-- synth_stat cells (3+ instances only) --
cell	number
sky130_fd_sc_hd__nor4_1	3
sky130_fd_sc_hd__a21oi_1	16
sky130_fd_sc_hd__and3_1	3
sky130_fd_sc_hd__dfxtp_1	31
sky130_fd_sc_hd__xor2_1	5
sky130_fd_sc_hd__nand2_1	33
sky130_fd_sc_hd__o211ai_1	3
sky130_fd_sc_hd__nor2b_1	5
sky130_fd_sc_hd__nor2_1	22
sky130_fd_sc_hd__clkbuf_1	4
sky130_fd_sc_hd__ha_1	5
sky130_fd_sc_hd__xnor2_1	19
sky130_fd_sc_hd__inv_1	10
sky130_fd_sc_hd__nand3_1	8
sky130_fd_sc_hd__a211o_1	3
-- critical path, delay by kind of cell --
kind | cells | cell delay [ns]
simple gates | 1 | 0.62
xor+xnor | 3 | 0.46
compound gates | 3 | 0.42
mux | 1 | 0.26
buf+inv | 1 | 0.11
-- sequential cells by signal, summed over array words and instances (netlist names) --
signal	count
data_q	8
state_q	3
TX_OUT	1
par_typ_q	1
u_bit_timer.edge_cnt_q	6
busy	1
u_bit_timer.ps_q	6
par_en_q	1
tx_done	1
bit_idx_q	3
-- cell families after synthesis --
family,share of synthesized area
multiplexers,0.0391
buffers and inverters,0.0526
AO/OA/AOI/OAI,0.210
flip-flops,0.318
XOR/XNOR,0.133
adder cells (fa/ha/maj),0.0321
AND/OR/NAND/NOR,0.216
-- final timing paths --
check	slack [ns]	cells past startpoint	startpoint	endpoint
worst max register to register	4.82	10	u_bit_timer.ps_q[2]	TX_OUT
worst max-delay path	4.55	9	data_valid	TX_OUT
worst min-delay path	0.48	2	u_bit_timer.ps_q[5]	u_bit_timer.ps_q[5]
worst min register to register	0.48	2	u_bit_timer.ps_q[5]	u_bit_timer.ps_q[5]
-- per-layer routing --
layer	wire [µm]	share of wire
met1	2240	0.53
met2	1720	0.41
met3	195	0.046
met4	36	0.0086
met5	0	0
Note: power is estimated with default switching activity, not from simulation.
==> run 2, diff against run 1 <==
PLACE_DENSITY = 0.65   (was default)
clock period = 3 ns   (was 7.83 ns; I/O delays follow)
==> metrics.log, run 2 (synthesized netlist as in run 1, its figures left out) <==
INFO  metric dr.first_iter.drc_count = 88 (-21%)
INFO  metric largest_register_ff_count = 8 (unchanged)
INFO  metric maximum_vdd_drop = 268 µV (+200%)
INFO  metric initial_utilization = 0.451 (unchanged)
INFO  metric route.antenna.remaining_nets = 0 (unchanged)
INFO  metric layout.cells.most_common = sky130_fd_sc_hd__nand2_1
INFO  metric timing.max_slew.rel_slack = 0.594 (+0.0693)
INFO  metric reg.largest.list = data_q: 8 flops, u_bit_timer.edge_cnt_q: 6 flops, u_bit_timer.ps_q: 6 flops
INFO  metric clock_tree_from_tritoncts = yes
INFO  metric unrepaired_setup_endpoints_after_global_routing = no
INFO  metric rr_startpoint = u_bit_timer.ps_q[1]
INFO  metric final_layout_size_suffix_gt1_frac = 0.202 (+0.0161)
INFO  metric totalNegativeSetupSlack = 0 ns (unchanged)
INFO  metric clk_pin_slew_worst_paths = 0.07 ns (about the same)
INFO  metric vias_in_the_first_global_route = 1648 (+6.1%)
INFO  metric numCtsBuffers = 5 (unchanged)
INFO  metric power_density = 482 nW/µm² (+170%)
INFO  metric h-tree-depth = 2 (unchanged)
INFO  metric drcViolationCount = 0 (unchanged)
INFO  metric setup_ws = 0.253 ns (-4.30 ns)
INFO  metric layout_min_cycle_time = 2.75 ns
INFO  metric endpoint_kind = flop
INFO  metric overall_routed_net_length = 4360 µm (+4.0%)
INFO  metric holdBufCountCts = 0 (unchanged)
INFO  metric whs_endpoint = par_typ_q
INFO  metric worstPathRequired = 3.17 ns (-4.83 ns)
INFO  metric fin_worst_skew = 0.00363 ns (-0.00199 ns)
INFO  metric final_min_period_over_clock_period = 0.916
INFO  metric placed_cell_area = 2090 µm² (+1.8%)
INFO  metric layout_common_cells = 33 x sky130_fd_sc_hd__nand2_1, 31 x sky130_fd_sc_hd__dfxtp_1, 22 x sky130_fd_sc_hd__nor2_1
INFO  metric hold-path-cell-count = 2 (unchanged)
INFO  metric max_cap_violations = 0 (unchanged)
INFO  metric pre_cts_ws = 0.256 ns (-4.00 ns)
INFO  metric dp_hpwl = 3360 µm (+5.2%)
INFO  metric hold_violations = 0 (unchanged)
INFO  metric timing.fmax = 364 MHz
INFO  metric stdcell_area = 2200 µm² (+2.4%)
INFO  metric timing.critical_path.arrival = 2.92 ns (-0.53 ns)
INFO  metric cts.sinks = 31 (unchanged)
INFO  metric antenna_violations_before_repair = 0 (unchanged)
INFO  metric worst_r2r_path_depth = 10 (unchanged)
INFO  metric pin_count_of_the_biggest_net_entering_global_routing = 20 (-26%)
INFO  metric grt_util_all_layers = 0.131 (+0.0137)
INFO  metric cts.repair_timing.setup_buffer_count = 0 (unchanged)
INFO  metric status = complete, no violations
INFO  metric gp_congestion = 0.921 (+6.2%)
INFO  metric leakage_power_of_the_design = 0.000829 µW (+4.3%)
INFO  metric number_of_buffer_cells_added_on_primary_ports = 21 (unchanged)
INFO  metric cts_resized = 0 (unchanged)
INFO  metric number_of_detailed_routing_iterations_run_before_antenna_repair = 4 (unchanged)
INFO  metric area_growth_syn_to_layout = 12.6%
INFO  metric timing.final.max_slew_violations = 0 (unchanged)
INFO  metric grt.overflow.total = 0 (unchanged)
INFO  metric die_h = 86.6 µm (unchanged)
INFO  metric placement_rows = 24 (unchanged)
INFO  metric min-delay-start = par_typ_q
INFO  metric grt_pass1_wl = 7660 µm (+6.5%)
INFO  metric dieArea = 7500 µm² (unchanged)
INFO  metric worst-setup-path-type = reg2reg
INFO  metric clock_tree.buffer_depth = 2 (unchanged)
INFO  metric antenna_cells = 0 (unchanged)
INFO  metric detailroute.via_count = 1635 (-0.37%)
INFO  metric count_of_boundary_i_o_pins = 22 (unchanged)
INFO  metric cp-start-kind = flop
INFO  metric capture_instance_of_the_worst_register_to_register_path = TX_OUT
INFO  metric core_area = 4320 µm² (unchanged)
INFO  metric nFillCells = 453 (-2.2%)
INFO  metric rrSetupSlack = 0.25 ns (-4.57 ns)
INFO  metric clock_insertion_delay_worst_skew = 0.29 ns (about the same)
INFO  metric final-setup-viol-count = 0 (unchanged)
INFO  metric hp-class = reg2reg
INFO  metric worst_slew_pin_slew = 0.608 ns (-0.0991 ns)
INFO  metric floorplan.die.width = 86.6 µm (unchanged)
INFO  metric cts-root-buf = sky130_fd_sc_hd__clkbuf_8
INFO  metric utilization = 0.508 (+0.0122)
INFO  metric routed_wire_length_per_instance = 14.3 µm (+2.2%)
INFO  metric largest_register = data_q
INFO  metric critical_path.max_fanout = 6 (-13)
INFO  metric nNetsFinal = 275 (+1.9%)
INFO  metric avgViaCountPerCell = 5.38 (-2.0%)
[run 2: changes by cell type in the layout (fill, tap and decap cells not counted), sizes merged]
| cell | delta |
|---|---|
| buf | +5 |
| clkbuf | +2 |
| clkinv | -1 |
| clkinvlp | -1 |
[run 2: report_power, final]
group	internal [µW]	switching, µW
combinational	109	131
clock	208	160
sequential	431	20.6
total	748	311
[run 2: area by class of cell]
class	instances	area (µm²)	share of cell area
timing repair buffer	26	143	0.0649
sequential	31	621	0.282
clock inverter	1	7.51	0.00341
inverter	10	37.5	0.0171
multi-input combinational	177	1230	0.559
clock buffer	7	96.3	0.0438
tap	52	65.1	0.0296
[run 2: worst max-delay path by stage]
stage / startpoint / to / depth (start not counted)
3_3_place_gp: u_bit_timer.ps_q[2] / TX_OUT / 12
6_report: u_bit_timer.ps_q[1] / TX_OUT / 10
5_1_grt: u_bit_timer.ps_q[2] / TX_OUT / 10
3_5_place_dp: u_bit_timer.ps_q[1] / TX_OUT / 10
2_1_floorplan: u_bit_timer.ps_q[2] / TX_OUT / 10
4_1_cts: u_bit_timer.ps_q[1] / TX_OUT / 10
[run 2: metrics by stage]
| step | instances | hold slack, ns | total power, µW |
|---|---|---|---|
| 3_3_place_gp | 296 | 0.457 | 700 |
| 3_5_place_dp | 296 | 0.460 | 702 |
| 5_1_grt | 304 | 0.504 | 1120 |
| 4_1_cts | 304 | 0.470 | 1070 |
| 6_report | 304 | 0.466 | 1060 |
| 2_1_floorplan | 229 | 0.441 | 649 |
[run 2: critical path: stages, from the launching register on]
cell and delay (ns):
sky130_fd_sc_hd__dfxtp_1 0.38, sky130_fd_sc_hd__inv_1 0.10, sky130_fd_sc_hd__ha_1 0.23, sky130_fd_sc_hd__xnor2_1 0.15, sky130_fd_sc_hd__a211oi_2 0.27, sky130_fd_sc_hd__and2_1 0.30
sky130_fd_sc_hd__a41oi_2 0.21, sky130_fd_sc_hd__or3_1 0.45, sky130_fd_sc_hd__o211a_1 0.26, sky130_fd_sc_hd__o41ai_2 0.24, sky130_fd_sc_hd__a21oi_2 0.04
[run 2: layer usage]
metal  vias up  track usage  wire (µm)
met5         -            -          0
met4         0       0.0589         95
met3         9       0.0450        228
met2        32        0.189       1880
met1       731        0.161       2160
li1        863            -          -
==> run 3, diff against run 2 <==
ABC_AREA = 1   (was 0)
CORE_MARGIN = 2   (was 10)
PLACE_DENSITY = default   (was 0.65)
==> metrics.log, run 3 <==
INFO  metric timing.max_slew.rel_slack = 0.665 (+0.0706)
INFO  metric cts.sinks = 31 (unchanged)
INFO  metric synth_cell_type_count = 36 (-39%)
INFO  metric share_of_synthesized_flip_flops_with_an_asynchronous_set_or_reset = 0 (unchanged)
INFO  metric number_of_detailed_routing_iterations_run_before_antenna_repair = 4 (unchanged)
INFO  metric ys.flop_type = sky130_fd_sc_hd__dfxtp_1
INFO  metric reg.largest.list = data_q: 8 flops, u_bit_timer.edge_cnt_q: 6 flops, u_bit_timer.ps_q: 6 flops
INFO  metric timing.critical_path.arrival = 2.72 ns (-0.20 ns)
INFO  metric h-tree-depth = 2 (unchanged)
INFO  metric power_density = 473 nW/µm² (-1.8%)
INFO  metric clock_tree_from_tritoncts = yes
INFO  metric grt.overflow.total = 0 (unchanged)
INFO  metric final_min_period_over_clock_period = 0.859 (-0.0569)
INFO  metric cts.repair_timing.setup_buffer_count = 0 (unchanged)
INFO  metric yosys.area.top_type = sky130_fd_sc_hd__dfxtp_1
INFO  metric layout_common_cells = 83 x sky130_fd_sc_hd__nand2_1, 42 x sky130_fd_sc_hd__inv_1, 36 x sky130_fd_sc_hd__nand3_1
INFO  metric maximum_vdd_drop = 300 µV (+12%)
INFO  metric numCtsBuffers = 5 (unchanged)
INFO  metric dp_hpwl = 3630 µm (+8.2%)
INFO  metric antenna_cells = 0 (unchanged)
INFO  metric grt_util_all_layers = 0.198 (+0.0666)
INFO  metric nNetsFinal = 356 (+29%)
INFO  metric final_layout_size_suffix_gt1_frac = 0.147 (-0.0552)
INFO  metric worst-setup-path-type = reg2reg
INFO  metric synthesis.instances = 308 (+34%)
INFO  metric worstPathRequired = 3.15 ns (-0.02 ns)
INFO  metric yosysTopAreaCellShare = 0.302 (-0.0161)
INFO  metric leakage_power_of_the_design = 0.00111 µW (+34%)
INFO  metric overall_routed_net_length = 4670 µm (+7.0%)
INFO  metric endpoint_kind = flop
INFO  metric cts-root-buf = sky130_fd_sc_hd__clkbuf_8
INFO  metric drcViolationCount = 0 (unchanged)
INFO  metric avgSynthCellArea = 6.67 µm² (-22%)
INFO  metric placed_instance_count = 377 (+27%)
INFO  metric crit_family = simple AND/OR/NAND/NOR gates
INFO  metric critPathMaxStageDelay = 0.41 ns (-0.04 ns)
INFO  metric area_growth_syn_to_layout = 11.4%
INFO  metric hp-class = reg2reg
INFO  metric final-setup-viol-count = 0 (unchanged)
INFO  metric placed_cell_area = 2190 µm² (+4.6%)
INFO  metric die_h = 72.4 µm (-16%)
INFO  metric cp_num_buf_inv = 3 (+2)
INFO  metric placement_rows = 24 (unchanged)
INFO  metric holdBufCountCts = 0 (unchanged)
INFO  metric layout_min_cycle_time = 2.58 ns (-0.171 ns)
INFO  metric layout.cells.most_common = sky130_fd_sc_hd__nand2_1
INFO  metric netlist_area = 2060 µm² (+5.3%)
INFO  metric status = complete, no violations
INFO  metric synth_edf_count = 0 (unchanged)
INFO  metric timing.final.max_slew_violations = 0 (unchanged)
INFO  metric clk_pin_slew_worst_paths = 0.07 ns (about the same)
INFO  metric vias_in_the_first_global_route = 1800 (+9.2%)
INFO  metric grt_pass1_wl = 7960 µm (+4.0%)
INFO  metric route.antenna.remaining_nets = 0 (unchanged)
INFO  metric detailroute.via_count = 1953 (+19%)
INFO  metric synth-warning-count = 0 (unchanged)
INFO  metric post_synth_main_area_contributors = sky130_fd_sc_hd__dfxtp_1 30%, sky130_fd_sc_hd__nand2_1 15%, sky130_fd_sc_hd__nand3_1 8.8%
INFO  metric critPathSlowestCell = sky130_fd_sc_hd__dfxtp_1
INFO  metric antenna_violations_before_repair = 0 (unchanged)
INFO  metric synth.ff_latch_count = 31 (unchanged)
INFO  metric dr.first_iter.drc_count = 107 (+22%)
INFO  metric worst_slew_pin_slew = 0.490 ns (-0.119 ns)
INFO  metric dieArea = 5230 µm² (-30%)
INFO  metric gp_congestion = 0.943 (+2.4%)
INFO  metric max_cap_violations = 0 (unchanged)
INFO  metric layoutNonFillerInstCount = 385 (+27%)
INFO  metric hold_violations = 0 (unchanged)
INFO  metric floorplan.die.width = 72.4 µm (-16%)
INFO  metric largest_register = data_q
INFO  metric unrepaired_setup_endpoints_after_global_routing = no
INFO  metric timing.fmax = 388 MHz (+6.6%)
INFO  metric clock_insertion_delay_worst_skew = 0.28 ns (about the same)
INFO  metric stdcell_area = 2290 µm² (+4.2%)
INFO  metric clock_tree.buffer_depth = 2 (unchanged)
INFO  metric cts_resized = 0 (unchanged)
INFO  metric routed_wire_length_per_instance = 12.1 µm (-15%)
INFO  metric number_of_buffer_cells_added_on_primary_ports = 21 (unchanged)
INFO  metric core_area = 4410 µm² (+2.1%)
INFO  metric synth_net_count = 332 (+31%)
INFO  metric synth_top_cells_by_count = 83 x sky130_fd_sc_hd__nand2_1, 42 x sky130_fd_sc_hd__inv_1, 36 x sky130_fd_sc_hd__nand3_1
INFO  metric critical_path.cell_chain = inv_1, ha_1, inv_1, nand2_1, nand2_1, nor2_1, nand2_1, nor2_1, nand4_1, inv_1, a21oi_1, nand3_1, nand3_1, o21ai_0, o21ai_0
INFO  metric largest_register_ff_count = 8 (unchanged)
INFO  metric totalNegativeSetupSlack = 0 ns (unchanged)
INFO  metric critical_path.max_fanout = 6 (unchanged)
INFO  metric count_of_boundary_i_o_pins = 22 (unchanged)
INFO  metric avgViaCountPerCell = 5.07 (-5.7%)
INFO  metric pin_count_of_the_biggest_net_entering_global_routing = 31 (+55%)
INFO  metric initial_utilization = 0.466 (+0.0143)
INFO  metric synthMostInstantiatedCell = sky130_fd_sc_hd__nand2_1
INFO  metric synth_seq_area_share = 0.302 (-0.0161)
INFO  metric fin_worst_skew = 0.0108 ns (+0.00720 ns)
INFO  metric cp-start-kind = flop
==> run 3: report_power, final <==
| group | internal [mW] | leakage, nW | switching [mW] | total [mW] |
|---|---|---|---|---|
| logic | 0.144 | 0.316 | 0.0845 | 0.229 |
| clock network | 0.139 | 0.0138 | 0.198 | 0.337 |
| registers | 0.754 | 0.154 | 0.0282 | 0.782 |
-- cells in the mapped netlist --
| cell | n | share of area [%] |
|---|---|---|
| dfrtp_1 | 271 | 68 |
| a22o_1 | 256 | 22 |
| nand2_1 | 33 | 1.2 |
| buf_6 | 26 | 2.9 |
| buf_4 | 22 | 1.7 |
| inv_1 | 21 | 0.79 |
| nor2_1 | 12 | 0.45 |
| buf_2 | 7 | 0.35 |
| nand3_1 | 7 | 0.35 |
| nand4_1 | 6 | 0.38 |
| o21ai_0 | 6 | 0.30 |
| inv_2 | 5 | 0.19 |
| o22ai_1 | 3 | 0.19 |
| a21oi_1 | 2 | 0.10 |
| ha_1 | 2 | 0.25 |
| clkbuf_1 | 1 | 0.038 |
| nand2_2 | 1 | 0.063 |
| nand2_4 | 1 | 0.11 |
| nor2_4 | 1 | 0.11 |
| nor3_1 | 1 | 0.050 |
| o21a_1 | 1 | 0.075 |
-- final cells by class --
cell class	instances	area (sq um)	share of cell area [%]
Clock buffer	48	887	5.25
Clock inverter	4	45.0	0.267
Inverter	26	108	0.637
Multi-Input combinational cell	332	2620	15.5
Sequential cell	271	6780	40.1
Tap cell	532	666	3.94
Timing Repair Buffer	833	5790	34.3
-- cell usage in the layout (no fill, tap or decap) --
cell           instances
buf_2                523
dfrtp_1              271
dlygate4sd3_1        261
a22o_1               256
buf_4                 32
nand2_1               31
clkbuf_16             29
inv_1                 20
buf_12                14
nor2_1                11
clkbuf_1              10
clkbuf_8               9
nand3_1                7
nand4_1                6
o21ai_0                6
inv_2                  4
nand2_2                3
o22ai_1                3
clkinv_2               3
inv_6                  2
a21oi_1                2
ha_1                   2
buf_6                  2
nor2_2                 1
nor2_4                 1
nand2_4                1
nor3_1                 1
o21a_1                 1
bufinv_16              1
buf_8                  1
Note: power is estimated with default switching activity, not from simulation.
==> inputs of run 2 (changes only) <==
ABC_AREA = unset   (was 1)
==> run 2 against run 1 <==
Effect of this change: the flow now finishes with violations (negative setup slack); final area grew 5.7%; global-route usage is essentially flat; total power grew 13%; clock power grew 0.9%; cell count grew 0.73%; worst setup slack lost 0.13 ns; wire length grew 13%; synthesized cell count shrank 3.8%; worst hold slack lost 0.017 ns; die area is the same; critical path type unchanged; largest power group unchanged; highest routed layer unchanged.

> **What to do**
For the listing above, print only the lines starting at the line containing "XOR/XNOR,0.133" and ending at the line containing "final_layout_size_suffix_gt1_frac = 0.202 (+0.0161)", exactly, both included.

> **Your response**
XOR/XNOR,0.133
adder cells (fa/ha/maj),0.0321
AND/OR/NAND/NOR,0.216
-- final timing paths --
check	slack [ns]	cells past startpoint	startpoint	endpoint
worst max register to register	4.82	10	u_bit_timer.ps_q[2]	TX_OUT
worst max-delay path	4.55	9	data_valid	TX_OUT
worst min-delay path	0.48	2	u_bit_timer.ps_q[5]	u_bit_timer.ps_q[5]
worst min register to register	0.48	2	u_bit_timer.ps_q[5]	u_bit_timer.ps_q[5]
-- per-layer routing --
layer	wire [µm]	share of wire
met1	2240	0.53
met2	1720	0.41
met3	195	0.046
met4	36	0.0086
met5	0	0
Note: power is estimated with default switching activity, not from simulation.
==> run 2, diff against run 1 <==
PLACE_DENSITY = 0.65   (was default)
clock period = 3 ns   (was 7.83 ns; I/O delays follow)
==> metrics.log, run 2 (synthesized netlist as in run 1, its figures left out) <==
INFO  metric dr.first_iter.drc_count = 88 (-21%)
INFO  metric largest_register_ff_count = 8 (unchanged)
INFO  metric maximum_vdd_drop = 268 µV (+200%)
INFO  metric initial_utilization = 0.451 (unchanged)
INFO  metric route.antenna.remaining_nets = 0 (unchanged)
INFO  metric layout.cells.most_common = sky130_fd_sc_hd__nand2_1
INFO  metric timing.max_slew.rel_slack = 0.594 (+0.0693)
INFO  metric reg.largest.list = data_q: 8 flops, u_bit_timer.edge_cnt_q: 6 flops, u_bit_timer.ps_q: 6 flops
INFO  metric clock_tree_from_tritoncts = yes
INFO  metric unrepaired_setup_endpoints_after_global_routing = no
INFO  metric rr_startpoint = u_bit_timer.ps_q[1]
INFO  metric final_layout_size_suffix_gt1_frac = 0.202 (+0.0161)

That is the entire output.